## WHAT IS REQUIRED
Copy out the data line by line exactly, from its start to the line bearing "localparam int PE_W = 4;", inclusive.

##### RECORDS FOR THE TASK

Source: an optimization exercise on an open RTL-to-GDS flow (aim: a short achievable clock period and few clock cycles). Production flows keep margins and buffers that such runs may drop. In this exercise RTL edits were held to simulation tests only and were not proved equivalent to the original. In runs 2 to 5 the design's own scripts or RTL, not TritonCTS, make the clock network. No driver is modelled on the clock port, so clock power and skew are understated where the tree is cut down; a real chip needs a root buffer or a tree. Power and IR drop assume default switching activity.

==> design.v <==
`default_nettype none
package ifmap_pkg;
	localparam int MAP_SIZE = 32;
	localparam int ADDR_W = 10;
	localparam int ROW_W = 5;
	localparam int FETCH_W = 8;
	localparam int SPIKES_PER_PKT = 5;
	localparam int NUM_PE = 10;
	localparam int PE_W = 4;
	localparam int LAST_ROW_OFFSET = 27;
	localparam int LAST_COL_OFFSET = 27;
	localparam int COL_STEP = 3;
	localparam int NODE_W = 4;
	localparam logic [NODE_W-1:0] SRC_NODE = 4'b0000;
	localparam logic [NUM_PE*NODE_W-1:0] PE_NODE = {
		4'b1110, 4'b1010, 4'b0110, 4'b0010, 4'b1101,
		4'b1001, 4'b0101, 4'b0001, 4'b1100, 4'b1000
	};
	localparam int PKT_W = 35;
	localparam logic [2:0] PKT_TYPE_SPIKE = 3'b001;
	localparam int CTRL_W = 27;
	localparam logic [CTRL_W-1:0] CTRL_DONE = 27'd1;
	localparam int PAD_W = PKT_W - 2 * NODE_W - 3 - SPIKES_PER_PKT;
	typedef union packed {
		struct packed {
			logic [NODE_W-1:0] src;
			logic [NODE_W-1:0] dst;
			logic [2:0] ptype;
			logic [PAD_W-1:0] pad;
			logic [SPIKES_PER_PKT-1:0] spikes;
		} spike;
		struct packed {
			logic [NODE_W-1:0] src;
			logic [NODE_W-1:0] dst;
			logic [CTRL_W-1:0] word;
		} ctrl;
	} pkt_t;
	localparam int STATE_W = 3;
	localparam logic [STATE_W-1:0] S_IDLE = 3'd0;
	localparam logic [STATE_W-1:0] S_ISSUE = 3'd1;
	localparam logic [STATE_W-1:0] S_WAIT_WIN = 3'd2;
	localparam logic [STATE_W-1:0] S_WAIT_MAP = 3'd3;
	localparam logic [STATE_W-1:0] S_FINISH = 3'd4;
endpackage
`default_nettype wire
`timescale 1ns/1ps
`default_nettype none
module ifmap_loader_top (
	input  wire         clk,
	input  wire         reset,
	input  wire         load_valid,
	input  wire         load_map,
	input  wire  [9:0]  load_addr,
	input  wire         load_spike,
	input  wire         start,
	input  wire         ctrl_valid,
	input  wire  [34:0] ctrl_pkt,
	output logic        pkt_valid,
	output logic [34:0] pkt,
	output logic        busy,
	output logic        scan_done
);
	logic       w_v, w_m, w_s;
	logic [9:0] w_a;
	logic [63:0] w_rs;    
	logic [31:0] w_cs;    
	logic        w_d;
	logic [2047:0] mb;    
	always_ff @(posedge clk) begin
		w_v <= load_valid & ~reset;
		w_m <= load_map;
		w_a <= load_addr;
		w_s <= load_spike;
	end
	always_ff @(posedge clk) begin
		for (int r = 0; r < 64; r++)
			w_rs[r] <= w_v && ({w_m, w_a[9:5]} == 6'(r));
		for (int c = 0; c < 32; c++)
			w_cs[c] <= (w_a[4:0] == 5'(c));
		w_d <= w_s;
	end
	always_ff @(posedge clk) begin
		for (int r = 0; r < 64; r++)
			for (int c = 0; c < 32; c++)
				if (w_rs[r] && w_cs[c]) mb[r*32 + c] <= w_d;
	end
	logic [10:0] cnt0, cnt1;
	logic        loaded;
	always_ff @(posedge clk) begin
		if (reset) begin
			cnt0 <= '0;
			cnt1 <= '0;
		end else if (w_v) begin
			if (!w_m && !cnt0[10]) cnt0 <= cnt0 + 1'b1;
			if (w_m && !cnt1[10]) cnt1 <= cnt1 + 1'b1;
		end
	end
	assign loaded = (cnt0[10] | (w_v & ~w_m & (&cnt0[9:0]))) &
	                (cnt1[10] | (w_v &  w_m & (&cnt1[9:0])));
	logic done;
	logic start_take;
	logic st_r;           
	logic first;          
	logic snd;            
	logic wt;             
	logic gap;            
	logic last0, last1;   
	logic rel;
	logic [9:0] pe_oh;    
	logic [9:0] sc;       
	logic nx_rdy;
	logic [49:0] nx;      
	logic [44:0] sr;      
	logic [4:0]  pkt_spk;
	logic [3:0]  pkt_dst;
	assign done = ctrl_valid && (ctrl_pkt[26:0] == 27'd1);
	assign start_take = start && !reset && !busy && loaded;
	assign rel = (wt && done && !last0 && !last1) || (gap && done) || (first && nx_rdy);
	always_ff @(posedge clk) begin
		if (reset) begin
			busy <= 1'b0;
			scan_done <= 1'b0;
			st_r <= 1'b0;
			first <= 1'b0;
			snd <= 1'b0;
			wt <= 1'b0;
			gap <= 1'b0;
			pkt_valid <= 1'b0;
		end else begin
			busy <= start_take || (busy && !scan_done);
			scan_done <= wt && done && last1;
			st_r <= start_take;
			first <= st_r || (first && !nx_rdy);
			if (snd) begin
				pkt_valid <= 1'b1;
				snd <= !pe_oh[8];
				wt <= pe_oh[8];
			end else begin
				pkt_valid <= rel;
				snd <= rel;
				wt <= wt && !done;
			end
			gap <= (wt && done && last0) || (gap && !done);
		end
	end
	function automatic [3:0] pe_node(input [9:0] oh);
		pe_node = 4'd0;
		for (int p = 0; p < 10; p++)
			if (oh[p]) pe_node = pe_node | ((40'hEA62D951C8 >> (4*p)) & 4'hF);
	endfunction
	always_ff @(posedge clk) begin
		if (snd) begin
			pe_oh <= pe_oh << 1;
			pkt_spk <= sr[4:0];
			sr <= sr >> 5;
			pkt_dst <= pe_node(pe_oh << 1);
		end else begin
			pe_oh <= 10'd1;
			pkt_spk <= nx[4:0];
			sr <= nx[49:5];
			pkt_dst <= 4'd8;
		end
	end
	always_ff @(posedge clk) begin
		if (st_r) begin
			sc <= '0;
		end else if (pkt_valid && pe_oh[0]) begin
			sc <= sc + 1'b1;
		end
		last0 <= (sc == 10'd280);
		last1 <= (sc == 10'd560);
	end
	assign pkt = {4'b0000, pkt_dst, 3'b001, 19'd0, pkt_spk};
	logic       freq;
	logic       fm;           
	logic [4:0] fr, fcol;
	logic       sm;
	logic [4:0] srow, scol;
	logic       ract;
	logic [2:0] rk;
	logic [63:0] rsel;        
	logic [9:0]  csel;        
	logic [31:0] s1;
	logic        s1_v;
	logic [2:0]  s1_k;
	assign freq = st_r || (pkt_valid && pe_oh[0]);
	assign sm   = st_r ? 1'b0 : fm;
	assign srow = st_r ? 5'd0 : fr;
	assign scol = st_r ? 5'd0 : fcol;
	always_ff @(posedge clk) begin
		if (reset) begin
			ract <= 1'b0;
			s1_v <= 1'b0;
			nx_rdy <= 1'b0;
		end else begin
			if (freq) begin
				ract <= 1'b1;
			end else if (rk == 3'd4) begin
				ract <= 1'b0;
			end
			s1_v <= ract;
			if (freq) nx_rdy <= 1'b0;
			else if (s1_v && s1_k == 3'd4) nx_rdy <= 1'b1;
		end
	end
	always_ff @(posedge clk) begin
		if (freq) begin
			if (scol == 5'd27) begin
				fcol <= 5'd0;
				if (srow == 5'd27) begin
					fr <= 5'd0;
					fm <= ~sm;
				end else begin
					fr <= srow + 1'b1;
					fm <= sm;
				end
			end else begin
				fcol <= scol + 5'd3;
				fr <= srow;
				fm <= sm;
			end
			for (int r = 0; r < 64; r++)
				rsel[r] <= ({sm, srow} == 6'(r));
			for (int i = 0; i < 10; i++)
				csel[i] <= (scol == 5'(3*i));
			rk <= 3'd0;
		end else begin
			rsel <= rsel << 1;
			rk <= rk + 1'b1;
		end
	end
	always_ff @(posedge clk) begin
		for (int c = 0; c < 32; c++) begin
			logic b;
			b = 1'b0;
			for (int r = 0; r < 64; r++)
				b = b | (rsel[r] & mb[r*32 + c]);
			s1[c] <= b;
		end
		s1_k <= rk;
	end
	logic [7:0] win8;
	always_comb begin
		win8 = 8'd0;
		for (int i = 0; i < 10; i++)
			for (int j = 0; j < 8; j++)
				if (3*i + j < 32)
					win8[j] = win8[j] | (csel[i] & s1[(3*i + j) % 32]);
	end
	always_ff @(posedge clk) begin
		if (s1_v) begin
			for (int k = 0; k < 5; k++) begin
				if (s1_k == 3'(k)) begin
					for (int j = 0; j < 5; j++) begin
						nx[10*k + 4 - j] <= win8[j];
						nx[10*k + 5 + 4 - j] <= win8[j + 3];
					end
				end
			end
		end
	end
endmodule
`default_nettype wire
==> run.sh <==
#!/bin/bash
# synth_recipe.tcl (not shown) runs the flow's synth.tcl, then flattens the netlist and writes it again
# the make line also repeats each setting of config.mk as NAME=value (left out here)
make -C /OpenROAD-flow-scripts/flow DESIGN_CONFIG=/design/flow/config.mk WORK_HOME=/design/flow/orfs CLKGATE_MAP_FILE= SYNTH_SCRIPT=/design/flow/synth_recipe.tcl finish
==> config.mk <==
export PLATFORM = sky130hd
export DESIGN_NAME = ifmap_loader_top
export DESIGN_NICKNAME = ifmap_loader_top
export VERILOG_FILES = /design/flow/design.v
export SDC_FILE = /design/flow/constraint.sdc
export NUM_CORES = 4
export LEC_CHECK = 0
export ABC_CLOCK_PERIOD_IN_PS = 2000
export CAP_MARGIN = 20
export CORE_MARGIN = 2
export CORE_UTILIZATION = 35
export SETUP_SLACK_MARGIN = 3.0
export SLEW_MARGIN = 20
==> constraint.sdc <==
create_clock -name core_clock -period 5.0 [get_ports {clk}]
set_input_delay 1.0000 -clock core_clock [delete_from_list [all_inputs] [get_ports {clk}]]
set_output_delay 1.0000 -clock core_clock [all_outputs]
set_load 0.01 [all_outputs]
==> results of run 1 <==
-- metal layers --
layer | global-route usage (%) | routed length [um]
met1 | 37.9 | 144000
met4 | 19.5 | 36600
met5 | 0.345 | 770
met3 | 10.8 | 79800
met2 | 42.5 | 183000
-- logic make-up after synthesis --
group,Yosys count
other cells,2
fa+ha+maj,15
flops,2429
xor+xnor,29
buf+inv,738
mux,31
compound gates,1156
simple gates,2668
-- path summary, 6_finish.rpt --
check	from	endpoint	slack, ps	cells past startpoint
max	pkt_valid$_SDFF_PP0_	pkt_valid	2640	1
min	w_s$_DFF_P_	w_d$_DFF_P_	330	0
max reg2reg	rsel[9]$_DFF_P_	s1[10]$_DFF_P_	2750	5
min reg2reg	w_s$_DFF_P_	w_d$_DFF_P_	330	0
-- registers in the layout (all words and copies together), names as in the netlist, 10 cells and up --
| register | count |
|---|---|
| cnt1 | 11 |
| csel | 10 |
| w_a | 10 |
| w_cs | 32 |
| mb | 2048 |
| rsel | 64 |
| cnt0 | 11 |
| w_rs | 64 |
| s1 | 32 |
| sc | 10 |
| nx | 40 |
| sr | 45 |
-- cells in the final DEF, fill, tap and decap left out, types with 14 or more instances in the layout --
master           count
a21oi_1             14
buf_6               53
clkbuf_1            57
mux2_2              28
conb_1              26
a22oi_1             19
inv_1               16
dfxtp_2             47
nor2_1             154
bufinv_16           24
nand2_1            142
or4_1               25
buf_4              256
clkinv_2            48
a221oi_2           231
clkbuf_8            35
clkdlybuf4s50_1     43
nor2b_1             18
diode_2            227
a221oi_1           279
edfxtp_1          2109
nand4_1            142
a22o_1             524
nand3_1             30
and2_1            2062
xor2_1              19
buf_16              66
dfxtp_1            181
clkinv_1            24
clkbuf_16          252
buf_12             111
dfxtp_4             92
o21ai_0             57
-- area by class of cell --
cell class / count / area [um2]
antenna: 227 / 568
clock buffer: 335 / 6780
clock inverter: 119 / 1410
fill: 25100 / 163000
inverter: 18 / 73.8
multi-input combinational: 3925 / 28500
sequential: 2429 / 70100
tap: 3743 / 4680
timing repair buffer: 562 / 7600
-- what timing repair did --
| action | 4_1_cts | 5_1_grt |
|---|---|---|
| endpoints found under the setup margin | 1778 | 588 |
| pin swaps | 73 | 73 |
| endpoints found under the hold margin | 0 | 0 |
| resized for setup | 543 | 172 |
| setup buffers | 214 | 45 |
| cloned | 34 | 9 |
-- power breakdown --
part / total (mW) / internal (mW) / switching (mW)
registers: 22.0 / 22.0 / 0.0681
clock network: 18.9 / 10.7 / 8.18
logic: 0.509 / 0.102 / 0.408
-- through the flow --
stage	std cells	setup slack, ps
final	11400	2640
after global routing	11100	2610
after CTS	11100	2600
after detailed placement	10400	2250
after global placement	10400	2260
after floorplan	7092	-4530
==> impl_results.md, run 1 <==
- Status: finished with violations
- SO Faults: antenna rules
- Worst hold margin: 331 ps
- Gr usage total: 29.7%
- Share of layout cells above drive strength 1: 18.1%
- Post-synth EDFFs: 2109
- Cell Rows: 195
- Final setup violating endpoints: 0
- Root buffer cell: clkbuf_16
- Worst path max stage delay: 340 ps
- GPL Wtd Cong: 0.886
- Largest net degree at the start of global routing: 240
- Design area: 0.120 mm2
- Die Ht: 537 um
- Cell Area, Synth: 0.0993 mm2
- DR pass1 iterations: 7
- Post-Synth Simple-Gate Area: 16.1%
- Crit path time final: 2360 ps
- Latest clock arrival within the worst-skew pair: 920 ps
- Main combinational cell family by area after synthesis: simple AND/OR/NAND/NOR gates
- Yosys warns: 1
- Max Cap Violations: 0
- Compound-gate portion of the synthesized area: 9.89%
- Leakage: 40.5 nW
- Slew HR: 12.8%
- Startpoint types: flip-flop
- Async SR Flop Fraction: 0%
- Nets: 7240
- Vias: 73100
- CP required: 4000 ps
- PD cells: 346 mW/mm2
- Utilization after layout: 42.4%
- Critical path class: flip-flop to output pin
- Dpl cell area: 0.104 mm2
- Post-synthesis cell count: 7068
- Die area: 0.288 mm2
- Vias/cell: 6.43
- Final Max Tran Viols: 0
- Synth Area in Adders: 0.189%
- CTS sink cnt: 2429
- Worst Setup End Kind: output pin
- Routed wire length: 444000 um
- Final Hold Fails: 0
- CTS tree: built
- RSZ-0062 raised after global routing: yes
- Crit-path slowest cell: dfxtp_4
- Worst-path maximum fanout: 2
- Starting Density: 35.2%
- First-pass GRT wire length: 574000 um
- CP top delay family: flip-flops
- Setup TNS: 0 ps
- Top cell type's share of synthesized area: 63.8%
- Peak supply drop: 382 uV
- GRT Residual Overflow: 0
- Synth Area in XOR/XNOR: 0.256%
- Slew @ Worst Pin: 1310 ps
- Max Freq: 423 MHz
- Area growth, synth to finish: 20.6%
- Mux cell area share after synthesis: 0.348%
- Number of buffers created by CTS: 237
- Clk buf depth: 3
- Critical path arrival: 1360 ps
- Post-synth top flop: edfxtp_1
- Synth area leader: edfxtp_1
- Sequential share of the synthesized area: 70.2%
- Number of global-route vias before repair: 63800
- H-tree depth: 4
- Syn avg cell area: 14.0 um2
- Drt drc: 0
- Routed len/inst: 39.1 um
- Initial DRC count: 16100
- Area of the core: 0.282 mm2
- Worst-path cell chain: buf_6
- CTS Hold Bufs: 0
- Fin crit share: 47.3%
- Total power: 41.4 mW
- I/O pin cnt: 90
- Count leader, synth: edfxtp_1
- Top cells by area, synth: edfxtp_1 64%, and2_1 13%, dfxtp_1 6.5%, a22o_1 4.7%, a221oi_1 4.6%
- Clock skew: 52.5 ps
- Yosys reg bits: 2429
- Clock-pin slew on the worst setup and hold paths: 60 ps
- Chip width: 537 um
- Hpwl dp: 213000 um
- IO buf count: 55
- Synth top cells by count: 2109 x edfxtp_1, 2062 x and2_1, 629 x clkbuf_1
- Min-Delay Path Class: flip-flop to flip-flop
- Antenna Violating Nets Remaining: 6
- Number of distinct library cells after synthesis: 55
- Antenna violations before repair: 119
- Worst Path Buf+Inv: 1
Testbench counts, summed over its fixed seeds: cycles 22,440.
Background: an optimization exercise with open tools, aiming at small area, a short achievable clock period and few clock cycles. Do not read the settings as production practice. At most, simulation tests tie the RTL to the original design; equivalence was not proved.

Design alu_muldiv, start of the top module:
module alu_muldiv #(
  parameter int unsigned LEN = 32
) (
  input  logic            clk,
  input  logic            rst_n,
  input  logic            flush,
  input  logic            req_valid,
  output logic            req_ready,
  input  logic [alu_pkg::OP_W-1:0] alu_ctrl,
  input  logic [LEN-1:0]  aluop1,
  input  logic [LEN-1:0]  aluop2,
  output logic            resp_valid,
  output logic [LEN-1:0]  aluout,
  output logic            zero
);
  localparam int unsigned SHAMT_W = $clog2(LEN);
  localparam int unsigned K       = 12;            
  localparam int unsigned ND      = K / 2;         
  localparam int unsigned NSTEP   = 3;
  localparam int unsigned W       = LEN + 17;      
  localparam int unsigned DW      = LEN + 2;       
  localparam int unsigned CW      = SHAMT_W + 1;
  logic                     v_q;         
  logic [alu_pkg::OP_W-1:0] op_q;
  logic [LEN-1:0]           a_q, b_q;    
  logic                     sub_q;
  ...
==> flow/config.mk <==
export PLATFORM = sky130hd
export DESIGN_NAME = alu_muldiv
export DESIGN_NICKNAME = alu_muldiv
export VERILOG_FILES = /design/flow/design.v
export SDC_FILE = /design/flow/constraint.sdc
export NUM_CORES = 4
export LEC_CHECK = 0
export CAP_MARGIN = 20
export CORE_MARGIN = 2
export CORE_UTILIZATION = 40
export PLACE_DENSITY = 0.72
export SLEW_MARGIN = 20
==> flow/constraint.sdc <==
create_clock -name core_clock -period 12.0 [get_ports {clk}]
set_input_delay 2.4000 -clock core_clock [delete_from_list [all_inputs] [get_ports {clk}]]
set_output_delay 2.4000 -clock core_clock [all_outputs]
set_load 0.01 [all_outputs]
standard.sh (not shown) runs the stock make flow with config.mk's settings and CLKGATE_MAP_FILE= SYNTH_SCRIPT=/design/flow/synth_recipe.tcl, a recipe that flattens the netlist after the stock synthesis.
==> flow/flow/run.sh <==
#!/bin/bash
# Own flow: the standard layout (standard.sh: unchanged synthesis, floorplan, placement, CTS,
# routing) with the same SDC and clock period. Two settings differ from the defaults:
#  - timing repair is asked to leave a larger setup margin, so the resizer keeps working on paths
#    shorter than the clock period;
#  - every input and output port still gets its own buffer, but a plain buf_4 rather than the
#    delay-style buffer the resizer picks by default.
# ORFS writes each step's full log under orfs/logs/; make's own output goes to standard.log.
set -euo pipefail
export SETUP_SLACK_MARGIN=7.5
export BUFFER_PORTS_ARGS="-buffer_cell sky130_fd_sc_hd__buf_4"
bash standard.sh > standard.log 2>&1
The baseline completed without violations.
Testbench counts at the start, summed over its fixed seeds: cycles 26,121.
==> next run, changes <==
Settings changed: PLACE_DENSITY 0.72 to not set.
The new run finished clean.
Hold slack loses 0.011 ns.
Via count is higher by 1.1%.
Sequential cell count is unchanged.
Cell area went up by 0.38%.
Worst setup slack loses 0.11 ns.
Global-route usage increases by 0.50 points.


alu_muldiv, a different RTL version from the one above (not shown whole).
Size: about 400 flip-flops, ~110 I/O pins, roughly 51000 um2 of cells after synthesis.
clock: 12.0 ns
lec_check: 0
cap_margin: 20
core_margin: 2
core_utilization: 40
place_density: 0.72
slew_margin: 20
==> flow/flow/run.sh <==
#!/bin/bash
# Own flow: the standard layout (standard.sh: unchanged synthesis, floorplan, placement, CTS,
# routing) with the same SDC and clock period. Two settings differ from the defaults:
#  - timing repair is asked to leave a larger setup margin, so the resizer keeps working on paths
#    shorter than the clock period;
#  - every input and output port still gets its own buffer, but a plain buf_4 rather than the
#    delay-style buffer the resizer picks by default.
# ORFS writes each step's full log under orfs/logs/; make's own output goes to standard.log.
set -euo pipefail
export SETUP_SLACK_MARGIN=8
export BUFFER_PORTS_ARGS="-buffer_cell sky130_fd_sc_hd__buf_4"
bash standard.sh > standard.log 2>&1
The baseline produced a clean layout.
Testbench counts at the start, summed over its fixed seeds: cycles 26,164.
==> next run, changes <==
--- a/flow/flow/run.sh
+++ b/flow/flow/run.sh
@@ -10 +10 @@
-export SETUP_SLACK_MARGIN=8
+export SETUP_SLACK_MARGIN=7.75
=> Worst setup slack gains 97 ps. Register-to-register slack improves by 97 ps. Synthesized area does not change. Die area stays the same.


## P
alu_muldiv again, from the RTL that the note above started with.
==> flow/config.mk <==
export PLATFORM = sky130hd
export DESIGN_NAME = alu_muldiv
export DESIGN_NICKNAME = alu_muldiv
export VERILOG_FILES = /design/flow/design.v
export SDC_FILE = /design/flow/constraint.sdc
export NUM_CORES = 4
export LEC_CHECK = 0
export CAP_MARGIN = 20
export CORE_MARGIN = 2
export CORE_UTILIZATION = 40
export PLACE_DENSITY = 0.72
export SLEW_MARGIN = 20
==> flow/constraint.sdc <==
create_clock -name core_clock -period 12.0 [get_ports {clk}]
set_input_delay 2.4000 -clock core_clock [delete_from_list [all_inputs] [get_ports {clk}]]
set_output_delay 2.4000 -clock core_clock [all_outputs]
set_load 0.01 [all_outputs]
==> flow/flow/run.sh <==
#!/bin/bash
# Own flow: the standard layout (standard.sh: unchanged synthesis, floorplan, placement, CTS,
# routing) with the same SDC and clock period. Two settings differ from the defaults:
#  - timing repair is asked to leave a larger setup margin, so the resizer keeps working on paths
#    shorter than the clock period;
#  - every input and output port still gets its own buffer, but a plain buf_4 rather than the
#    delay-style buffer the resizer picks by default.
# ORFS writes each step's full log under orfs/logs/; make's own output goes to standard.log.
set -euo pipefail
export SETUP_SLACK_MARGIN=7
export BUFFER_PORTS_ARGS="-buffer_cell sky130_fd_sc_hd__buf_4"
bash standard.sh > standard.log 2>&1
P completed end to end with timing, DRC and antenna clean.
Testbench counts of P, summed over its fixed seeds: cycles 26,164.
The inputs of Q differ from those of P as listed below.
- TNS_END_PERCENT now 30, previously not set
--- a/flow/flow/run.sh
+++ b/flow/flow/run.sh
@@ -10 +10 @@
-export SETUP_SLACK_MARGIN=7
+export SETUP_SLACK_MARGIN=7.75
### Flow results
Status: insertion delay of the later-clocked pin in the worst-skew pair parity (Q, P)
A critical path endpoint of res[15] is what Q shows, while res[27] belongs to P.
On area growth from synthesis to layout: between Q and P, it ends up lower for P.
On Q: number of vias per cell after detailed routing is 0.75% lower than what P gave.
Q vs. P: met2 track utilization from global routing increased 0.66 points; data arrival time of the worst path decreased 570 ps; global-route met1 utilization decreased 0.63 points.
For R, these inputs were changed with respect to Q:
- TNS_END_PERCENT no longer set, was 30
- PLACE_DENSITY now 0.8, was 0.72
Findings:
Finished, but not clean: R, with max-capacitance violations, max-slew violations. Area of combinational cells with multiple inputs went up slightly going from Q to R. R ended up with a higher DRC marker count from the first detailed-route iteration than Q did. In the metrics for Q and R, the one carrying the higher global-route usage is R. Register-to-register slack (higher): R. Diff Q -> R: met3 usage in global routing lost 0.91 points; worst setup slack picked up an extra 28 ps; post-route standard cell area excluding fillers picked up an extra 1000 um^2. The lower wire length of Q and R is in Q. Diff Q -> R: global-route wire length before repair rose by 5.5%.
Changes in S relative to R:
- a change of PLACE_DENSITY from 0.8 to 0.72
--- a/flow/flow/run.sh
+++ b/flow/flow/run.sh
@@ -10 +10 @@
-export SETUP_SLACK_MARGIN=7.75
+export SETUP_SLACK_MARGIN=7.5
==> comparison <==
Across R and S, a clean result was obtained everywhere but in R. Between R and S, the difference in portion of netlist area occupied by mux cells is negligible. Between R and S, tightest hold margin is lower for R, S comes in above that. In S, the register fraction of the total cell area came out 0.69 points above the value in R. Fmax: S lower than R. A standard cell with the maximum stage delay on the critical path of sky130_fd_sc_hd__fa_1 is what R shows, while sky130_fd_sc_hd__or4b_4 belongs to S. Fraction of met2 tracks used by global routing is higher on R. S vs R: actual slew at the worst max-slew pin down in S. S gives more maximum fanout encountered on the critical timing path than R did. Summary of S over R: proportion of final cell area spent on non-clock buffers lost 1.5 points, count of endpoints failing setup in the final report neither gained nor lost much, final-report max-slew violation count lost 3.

##########

## YOUR SOLUTION
Source: an optimization exercise on an open RTL-to-GDS flow (aim: a short achievable clock period and few clock cycles). Production flows keep margins and buffers that such runs may drop. In this exercise RTL edits were held to simulation tests only and were not proved equivalent to the original. In runs 2 to 5 the design's own scripts or RTL, not TritonCTS, make the clock network. No driver is modelled on the clock port, so clock power and skew are understated where the tree is cut down; a real chip needs a root buffer or a tree. Power and IR drop assume default switching activity.

==> design.v <==
`default_nettype none
package ifmap_pkg;
	localparam int MAP_SIZE = 32;
	localparam int ADDR_W = 10;
	localparam int ROW_W = 5;
	localparam int FETCH_W = 8;
	localparam int SPIKES_PER_PKT = 5;
	localparam int NUM_PE = 10;
	localparam int PE_W = 4;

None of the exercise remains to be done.